Birth Defects Research Part A: Clinical and Molecular Teratology
Volume 94, Issue 7, pages 499–510, July 2012
How to Cite
Carmichael, S. L., Shaw, G. M. and Lammer, E. J. (2012), Environmental and genetic contributors to hypospadias: A review of the epidemiologic evidence. Birth Defects Research Part A: Clinical and Molecular Teratology, 94: 499–510. doi: 10.1002/bdra.23021
- Issue published online: 9 JUL 2012
- Article first published online: 8 JUN 2012
- Manuscript Accepted: 28 MAR 2012
- Manuscript Revised: 22 MAR 2012
- Manuscript Received: 31 JAN 2012
- National Institutes of Health. Grant Number: R01ES017060
- Centers for Disease Control and Prevention. Grant Number: 6U01DD000489
This review evaluates current knowledge related to trends in the prevalence of hypospadias, the association of hypospadias with endocrine-disrupting exposures, and the potential contribution of genetic susceptibility to its etiology. The review focuses on epidemiologic evidence. Increasing prevalence of hypospadias has been observed, but such increases tend to be localized to specific regions or time periods. Thus, generalized statements that hypospadias is increasing are unsupported. Owing to the limitations of study designs and inconsistent results, firm conclusions cannot be made regarding the association of endocrine-disrupting exposures with hypospadias.
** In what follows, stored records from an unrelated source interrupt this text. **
$ cat src/hdl/frame_length_checksum_check_assert.svh
// Assertion macros for the frame checker. Each one is clocked on clk and
// switched off while arst_n is low.
`ifndef FRAME_LENGTH_CHECKSUM_CHECK_ASSERT_SVH
`define FRAME_LENGTH_CHECKSUM_CHECK_ASSERT_SVH
`ifndef SYNTHESIS
// The consequent must hold in the same cycle as the antecedent.
`define FLCC_ASSERT_IMP(label, ante, cons, msg) \
	label: assert property (@(posedge clk) disable iff (!arst_n) (ante) |-> (cons)) \
		else $error(msg);
// The consequent must hold in the cycle after the antecedent.
`define FLCC_ASSERT_NXT(label, ante, cons, msg) \
	label: assert property (@(posedge clk) disable iff (!arst_n) (ante) |=> (cons)) \
		else $error(msg);
`else
`define FLCC_ASSERT_IMP(label, ante, cons, msg)
`define FLCC_ASSERT_NXT(label, ante, cons, msg)
`endif
`endif

$ cat src/hdl/flcc_pkg.sv
package flcc_pkg;

	localparam int BYTE_W  = 8;
	localparam int WORD_W  = 16;
	localparam int COUNT_W = 17;

	localparam logic [COUNT_W-1:0] COUNT_MAX = {COUNT_W{1'b1}};
	// Two length bytes and two checksum bytes frame the payload.
	localparam logic [COUNT_W-1:0] MIN_FRAME = COUNT_W'(4);

	typedef enum logic [1:0] {
		ST_OK    = 2'd0,
		ST_SHORT = 2'd1,
		ST_SUM   = 2'd2,
		ST_LEN   = 2'd3
	} status_t;

	typedef struct packed {
		logic              valid;
		logic              last;
		logic [BYTE_W-1:0] data;
	} in_item_t;

	typedef struct packed {
		status_t           status;
		logic [WORD_W-1:0] declared_length;
		logic [WORD_W-1:0] computed_sum;
	} result_t;

endpackage

$ cat src/hdl/flcc_in_reg.sv
module flcc_in_reg
	import flcc_pkg::*;
(
	input  logic              clk,
	input  logic              arst_n,
	input  logic              in_valid,
	input  logic [BYTE_W-1:0] data_byte,
	input  logic              is_last,
	input  logic              advance,
	output logic              in_ready,
	output in_item_t          item_s1
);

	logic              valid_s1;
	logic              last_s1;
	logic [BYTE_W-1:0] data_s1;

	// The stage takes a new item whenever it is empty or its item moves on.
	assign in_ready = !valid_s1 || advance;

	always_ff @(posedge clk or negedge arst_n) begin
		if (!arst_n) begin
			valid_s1 <= 1'b0;
		end else if (in_ready) begin
			valid_s1 <= in_valid;
		end
	end

	always_ff @(posedge clk) begin
		if (in_ready && in_valid) begin
			data_s1 <= data_byte;
			last_s1 <= is_last;
		end
	end

	assign item_s1 = '{valid: valid_s1, last: last_s1, data: data_s1};

endmodule

$ cat src/hdl/flcc_frame.sv
module flcc_frame
	import flcc_pkg::*;
(
	input  logic     clk,
	input  logic     arst_n,
	input  logic     advance,
	input  in_item_t item_s1,
	output result_t  res
);

	logic [COUNT_W-1:0] count_q;
	logic [BYTE_W-1:0]  older_q;
	logic [BYTE_W-1:0]  newer_q;
	logic [WORD_W-1:0]  lagged_q;
	logic [WORD_W-1:0]  length_q;

	logic [COUNT_W-1:0] count_nx;
	logic [COUNT_W-1:0] payload_cnt;
	logic [WORD_W-1:0]  lagged_nx;
	logic [WORD_W-1:0]  length_nx;
	logic [WORD_W-1:0]  received;

	always_comb begin
		// Only bytes at least two places behind the newest one join the sum.
		if (count_q[COUNT_W-1:1] != '0) begin
			lagged_nx = lagged_q + WORD_W'(older_q);
		end else begin
			lagged_nx = lagged_q;
		end

		if (count_q == '0) begin
			length_nx = {item_s1.data, length_q[BYTE_W-1:0]};
		end else if (count_q == COUNT_W'(1)) begin
			length_nx = {length_q[WORD_W-1:BYTE_W], item_s1.data};
		end else begin
			length_nx = length_q;
		end

		count_nx    = (count_q == COUNT_MAX) ? count_q : count_q + COUNT_W'(1);
		payload_cnt = count_nx - MIN_FRAME;
		received    = {newer_q, item_s1.data};

		if (count_nx <= MIN_FRAME) begin
			res = '{status: ST_SHORT, declared_length: '0, computed_sum: '0};
		end else begin
			res.declared_length = length_nx;
			res.computed_sum    = lagged_nx;
			if (received != lagged_nx) begin
				res.status = ST_SUM;
			end else if (payload_cnt != {1'b0, length_nx}) begin
				res.status = ST_LEN;
			end else begin
				res.status = ST_OK;
			end
		end
	end

	always_ff @(posedge clk or negedge arst_n) begin
		if (!arst_n) begin
			count_q  <= '0;
			older_q  <= '0;
			newer_q  <= '0;
			lagged_q <= '0;
			length_q <= '0;
		end else if (advance) begin
			if (item_s1.last) begin
				count_q  <= '0;
				older_q  <= '0;
				newer_q  <= '0;
				lagged_q <= '0;
				length_q <= '0;
			end else begin
				count_q  <= count_nx;
				older_q  <= newer_q;
				newer_q  <= item_s1.data;
				lagged_q <= lagged_nx;
				length_q <= length_nx;
			end
		end
	end

endmodule

$ cat src/hdl/flcc_out_reg.sv
module flcc_out_reg
	import flcc_pkg::*;
(
	input  logic              clk,
	input  logic              arst_n,
	input  logic              load,
	input  result_t           res,
	input  logic              out_ready,
	output logic              out_valid,
	output logic [1:0]        status,
	output logic [WORD_W-1:0] declared_length,
	output logic [WORD_W-1:0] computed_sum
);

	logic    valid_q;
	result_t res_q;

	always_ff @(posedge clk or negedge arst_n) begin
		if (!arst_n) begin
			valid_q <= 1'b0;
		end else if (load) begin
			valid_q <= 1'b1;
		end else if (out_ready) begin
			valid_q <= 1'b0;
		end
	end

	always_ff @(posedge clk) begin
		if (load) begin
			res_q <= res;
		end
	end

	assign out_valid       = valid_q;
	assign status          = 2'(res_q.status);
	assign declared_length = res_q.declared_length;
	assign computed_sum    = res_q.computed_sum;

endmodule

$ cat src/hdl/frame_length_checksum_check.sv
// Frame length and checksum checker. Frame bytes enter one per item, with
// is_last high on the final byte; a frame is a 16-bit big-endian length, the
// payload, then a 16-bit big-endian sum (mod 65536) of every earlier byte.
// Only the final byte gives a result: status (too short, checksum mismatch,
// length mismatch, checked in that order, else ok), the declared length and
// the computed sum. The block takes one byte per clock cycle unless the input
// stalls; each byte passes an input register and, if it ends a frame, moves
// on from there into the result register, which holds the verdict until it
// is taken. Input stalls only while a verdict waits in the result register
// and the final byte of the next frame is already held.
`include "frame_length_checksum_check_assert.svh"

module frame_length_checksum_check
	import flcc_pkg::*;
(
	input  logic              clk,
	input  logic              arst_n,
	input  logic              in_valid,
	output logic              in_ready,
	input  logic [BYTE_W-1:0] data_byte,
	input  logic              is_last,
	output logic              out_valid,
	input  logic              out_ready,
	output logic [1:0]        status,
	output logic [WORD_W-1:0] declared_length,
	output logic [WORD_W-1:0] computed_sum
);

	in_item_t item_s1;
	result_t  res;
	logic     advance;
	logic     load;

	// A byte that is not final never needs the result register.
	assign advance = item_s1.valid && (!item_s1.last || !out_valid || out_ready);
	assign load    = advance && item_s1.last;

	flcc_in_reg u_in_reg (
		.clk       (clk),
		.arst_n    (arst_n),
		.in_valid  (in_valid),
		.data_byte (data_byte),
		.is_last   (is_last),
		.advance   (advance),
		.in_ready  (in_ready),
		.item_s1   (item_s1)
	);

	flcc_frame u_frame (
		.clk     (clk),
		.arst_n  (arst_n),
		.advance (advance),
		.item_s1 (item_s1),
		.res     (res)
	);

	flcc_out_reg u_out_reg (
		.clk             (clk),
		.arst_n          (arst_n),
		.load            (load),
		.res             (res),
		.out_ready       (out_ready),
		.out_valid       (out_valid),
		.status          (status),
		.declared_length (declared_length),
		.computed_sum    (computed_sum)
	);

	`FLCC_ASSERT_NXT(a_final_gives_result, load, out_valid, "final byte gave no result")
	`FLCC_ASSERT_IMP(a_stall_cause, !in_ready,
		item_s1.valid && item_s1.last && out_valid && !out_ready, "input stalled without cause")
	`FLCC_ASSERT_IMP(a_short_zero, out_valid && (status == ST_SHORT),
		(declared_length == '0) && (computed_sum == '0), "short frame with nonzero fields")
	`FLCC_ASSERT_NXT(a_hold_result, out_valid && !out_ready && !load,
		out_valid && $stable(status) && $stable(computed_sum), "stalled result changed")

endmodule
$ cat config.mk
export PLATFORM = sky130hd
export DESIGN_NAME = frame_length_checksum_check
export DESIGN_NICKNAME = d
export VERILOG_FILES = /design/src/hdl/flcc_pkg.sv /design/src/hdl/flcc_in_reg.sv /design/src/hdl/flcc_frame.sv /design/src/hdl/flcc_out_reg.sv /design/src/hdl/frame_length_checksum_check.sv
export VERILOG_INCLUDE_DIRS = /design/src /design/src/hdl
export SDC_FILE = /design/constraint.sdc
export NUM_CORES = 1
export LEC_CHECK = 0
export BUFFER_PORTS_ARGS = -buffer_cell sky130_fd_sc_hd__buf_4
export CAP_MARGIN = 5
export CORE_MARGIN = 3
export CORE_UTILIZATION = 60
export CTS_CLUSTER_DIAMETER = 200
export DETAILED_ROUTE_END_ITERATION = 7
export PLACE_DENSITY = 0.79
export SETUP_SLACK_MARGIN = 0.4
export SLEW_MARGIN = 20
export SYNTH_ARGS = -nofsm -noshare
export SYNTH_HDL_FRONTEND = slang
export SYNTH_SLANG_ARGS = --single-unit
export TNS_END_PERCENT = 10
$ cat constraint.sdc
create_clock -name clk -period 10.15 [get_ports clk]
set_input_delay 2.03 -clock clk [delete_from_list [all_inputs] [get_ports clk]]
set_output_delay 2.03 -clock clk [all_outputs]
set_load 0.01 [all_outputs]
# == Yosys cells after proc, flatten, opt, wreduce, memory -nomap -nowiden ==
# Cells that the tools add are included.
# word_totals
reg_bits,110
wordCells,45
# classes
addsub,3
magnitude_cmp,1
eq_ne,4
muxes,13
n_reduce_logical,12
# ops
operator,n
$mux 16,4
$mux 17,2
$mux 8,3
$add 17x1->17 const B,1
$eq 17x1->1 const B,1
$eq 17x17->1 const B,1
$le 17x3->1 const B,1
$logic_not 17->1,1
$ne 17x16->1,1
$sub 17x3->17 const B,1
$add 16x8->16,1
$ne 16x16->1,1
$reduce_bool 16->1,1
$mux 2,2
$logic_and 1x1->1,3
$logic_not 1->1,3
$logic_or 1x1->1,3
$mux 1,2
$reduce_bool 2->1,1

# == Longest topological paths before layout ==
# depth
word_depth,6
depth_mapped,16
depth_no_buf,14

# == Hierarchy ==
# A second synthesis with hierarchy kept.
# hier_totals
hier_cells,681
hier_area_um2,6647.6
# modules_own_cells
module,n_inst,cells_each,area_per_inst_um2,seq_area_each_um2
flcc_frame,1,625,5218.8,1626.6
flcc_out_reg,1,37,1057.3,1046.0
flcc_in_reg,1,15,339.1,295.3
frame_length_checksum_check,1,4,32.5,0.0

# == Worst setup path before layout ==
# No wires, ideal clock.
# synth_path
path_type,input-to-output
start,input out_ready
end,output in_ready
arrival_time_ns,2.269
required_ns,8.120
path_slack_ns,5.851
path_stages,1
cell_sequence,nand4b_1
# synth_between
elab_chain_len,3
# synth_lines
item,line,text
from (decl),frame_length_checksum_check.sv:23,"input logic out_ready,"
$logic_or 1x1->1,frame_length_checksum_check.sv:35,assign advance = item_s1.valid && (!item_s1.last || !out_valid || out_ready);
$logic_and 1x1->1,frame_length_checksum_check.sv:35,
$logic_or 1x1->1,flcc_in_reg.sv:19,assign in_ready = !valid_s1 || advance;
to (decl),frame_length_checksum_check.sv:19,"output logic in_ready,"
# No other way between the ends.

# == Worst setup path in the final report ==
# Same ends and word-level chain as after synthesis.

==> run_results.csv <==
group,metric,value,unit
die,rows,37,
clock_tree,clkSinkCount,110,
global_route,overflow,0,
cells_and_area,drive_above_1_share,12.2,%
timing,max_slew_margin,28.0,%
setup_path,worstPathMaxFanout,3,
timing,fin_worst_skew,0.0156,ns
clock_tree,cts.clk_slew.worst_paths,0.11,ns
yosys,ys.warnings.count,0,
yosys,yosysUniqueCellTypes,73,
yosys,synth-seq-cells,110,
yosys,syn_nets,730,
timing,setup_violations,0,
yosys,synth_area,6650,um2
yosys,async_reset_ff_share,60.9,%
die,die-area,12400,um2
power,swShare,34.5,%
yosys,seq_area_frac_synth,44.6,%
global_route,antenna_found_initial,0,
timing,period_share,45.2,%
clock_tree,ctsResizeCount,0,
die,die_w,111,um
clock_tree,cts_tree,"built",
power,pwr-share-seq,49.3,%
route,first_iter_violations,458,
global_route,grt_max_degree,68,
yosys,dominantRegCellSynth,"dfrtp_1",
route,drtAntennaViolNets,0,
die,start_util,63.0,%
timing,worst_slew_pin_slew,1.08,ns
setup_path,crit_required,8.12,ns
power,p_comb_share,27.1,%
cells_and_area,diodes,0,
placed_design,place.gp.congestion,0.973,
power,peakVddDrop,0.000139,V
clock_tree,clk-insertion-delay-late,0.40,ns
timing,whs,0.494,ns
cells_and_area,area_growth,8.10,%
clock_tree,post-cts-setup-buffer-count,0,
global_route,first_global_vias,5127,
die,core_region_area,10600,um2
setup_path,start_kind,"input pin",
power,p_sw,0.000373,W
route,drc,0,
clock_tree,h-tree-depth,3,
route,routed_wl,16500,um
route,vias_per_cell,6.34,
power,clockPowerShare,23.6,%
setup_path,end_kind,"primary output",
die,io_pins,49,
die,fp.dieH,111,um
route,wl_per_cell,19.2,um
cells_and_area,nets,746,
clock_tree,ctsLongestPathBuffers,2,
clock_tree,cts-root-buf,"clkbuf_8",
timing,tns,0,ns
clock_tree,cts_inserted_buffers,9,
global_route,grt_pass1_wl,27000,um
timing,period_needed,4.59,ns
outcome,status,"complete, no violations",
timing,slew_violations,0,
setup_path,ff2ff_setup_slack,5.78,ns
global_route,use_met2,39.8,%
global_route,globalRouteMet1Util,40.4,%
global_route,grt-busiest-layer,"met1",
global_route,met3_usage,7.81,%
yosys,synth_edf_count,43,
placed_design,dpl.hpwl,11700,um
clock_tree,hold_buffers,0,
hold_path,min_path_type,"reg -> reg",
power,intPower,0.000709,W
job,max_cap_viol_count,0,
route,vias,5450,
timing,fmax,218,MHz
yosys,syn_avg_cell_area,9.46,um2
route,first_pass_iters,5,
setup_path,cp.arrival,2.56,ns
global_route,grt_util_all_layers,27.4,%
yosys,synth_cells,703,
timing,finalHoldViolations,0,
placed_design,numPortBuffers,48,
setup_path,criticalPathCategory,"in -> out",
power,powerDensity,150,nW/um2
power,leakage,2.90,nW
timing,rsz0062_at_grt,"false",
worst max-delay path: stages:
cell and delay (ns):
buf_4 0.12, nand4b_1 0.21, buf_4 0.19
sequential cells by signal, summed over array words and instances, names as in the netlist, 2 cells and up:
| signal | cells |
|---|---|
| u_frame.count_q | 17 |
| u_frame.lagged_q | 16 |
| u_frame.length_q | 16 |
| u_out_reg.computed_sum | 16 |
| u_out_reg.declared_length | 16 |
| u_frame.newer_q | 8 |
| u_frame.older_q | 8 |
| u_in_reg.data_s1 | 8 |
| u_out_reg.status | 2 |
power groups by stage:
stage	clock network, W	logic (W)	registers (W)
3_5_place_dp	0	0.000288	0.000542
5_1_grt	0.000283	0.000321	0.000538
4_1_cts	0.000263	0.000290	0.000532
2_1_floorplan	0	0.000217	0.000529
6_report	0.000256	0.000293	0.000533
3_3_place_gp	0	0.000282	0.000540
cell usage in the layout, fill, tap and decap left out, types with 9 or more instances in the layout:
master / n
dfrtp_1: 67
nand3_1: 23
inv_1: 15
buf_4: 54
o31ai_1: 11
nor3_1: 10
xor2_1: 22
a21oi_1: 27
nor2_1: 44
edfxtp_1: 43
o21ai_0: 59
clkbuf_8: 9
nand2_1: 105
xnor2_1: 40
nand4_1: 11
a32o_1: 9
mux2i_1: 20
ha_1: 13
cell families (layout without fill, tap and decap cells):
logic type | after synthesis | in the layout | share of synthesized area, %
buffers and inverters | 64 | 85 | 4.36
AO/OA/AOI/OAI | 174 | 174 | 17.4
XOR/XNOR | 64 | 64 | 8.84
flip-flops | 110 | 110 | 44.6
AND/OR/NAND/NOR | 257 | 257 | 19.0
adder cells (fa/ha/maj) | 14 | 14 | 2.75
multiplexers | 20 | 20 | 3.01
metal layers:
| layer | share of wire, % | up-vias | wire length (um) |
|---|---|---|---|
| li1 | - | 2571 | - |
| met1 | 46 | 2609 | 7570 |
| met2 | 44 | 251 | 7270 |
| met3 | 8.5 | 19 | 1410 |
| met4 | 1.6 | 0 | 259 |
| met5 | 0 | - | 0 |
through the flow:
stage	instance area (um2)	total power [W]	cells	setup slack (ns)	utilization, %
after floorplan	6650	0.000746	703	5.85	-
after global placement	7010	0.000822	844	5.60	66.4
after detailed placement	7010	0.000829	844	5.58	66.4
after CTS	7190	0.00108	860	5.57	68.1
after global routing	7190	0.00114	860	5.28	68.1
final	7190	0.00108	860	5.56	68.1
cell usage after synthesis (all sizes together), types with 4 or more instances:
cell type	number	area, um2
o211ai	8	60.1
or2	5	31.3
nand2	106	400
nor3	14	96.4
xnor2	40	350
o31ai	11	82.6
mux2i	20	200
ha	13	163
inv	15	56.3
a211oi	5	37.5
and2	8	50.1
xor2	22	193
a22o	6	52.6
dfrtp	67	1680
and3	7	43.8
a21oi	27	135
nand4	11	68.8
nor4	6	43.8
a21o	4	30.0
a32o	9	90.1
nand3	25	143
nand2b	7	43.8
a31oi	7	43.8
edfxtp	43	1290
nor2	44	165
buf	20	125
or3	8	50.1
o21ai	65	333
and4	4	35.0
clkbuf	29	109
path summary, 6_finish.rpt:
check,depth (start not counted),end,from
min reg2reg,2,u_frame.older_q[7]$_DFFE_PN0P_,u_frame.older_q[7]$_DFFE_PN0P_
max reg2reg,14,u_out_reg.status[1]$_SDFFCE_PP0P_,u_frame.count_q[0]$_DFFE_PN0P_
min,2,u_frame.older_q[7]$_DFFE_PN0P_,u_frame.older_q[7]$_DFFE_PN0P_
max in group asynchronous,1,u_out_reg.out_valid$_DFFE_PN0P_,arst_n
max,3,in_ready,out_ready
min in group asynchronous,1,u_frame.count_q[11]$_DFFE_PN0P_,arst_n
area by class of cell:
cell class                 instances  area [um2]
clock buffer                       9         124
clock inverter                     7        62.6
fill                             822        3360
inverter                          15        56.3
multi-input combinational        529        3410
sequential                       110        2970
tap                              136         170
timing repair buffer              54         405
No activity file was read; power rests on OpenSTA's default activity.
Studies with more rigorous study designs (e.g., larger and more detailed phenotypes) and exposure assessment that encompasses more breadth and depth (e.g., specific endocrine-related chemicals) will be critical to make better inferences about these important environmental exposures. Many candidate genes for hypospadias have been identified, but few of them have been examined to an extent that enables solid conclusions. Further study is needed that includes larger sample sizes, comparison groups that are more representative of the populations from which the cases were derived, phenotype-specific analyses, and more extensive exploration of variants. In conclusion, examining the associations of environmental and genetic factors with hypospadias remain important areas of inquiry, although our actual understanding of their contribution to hypospadias risk in humans is currently limited. Birth Defects Research (Part A) 2012. © 2012 Wiley Periodicals, Inc.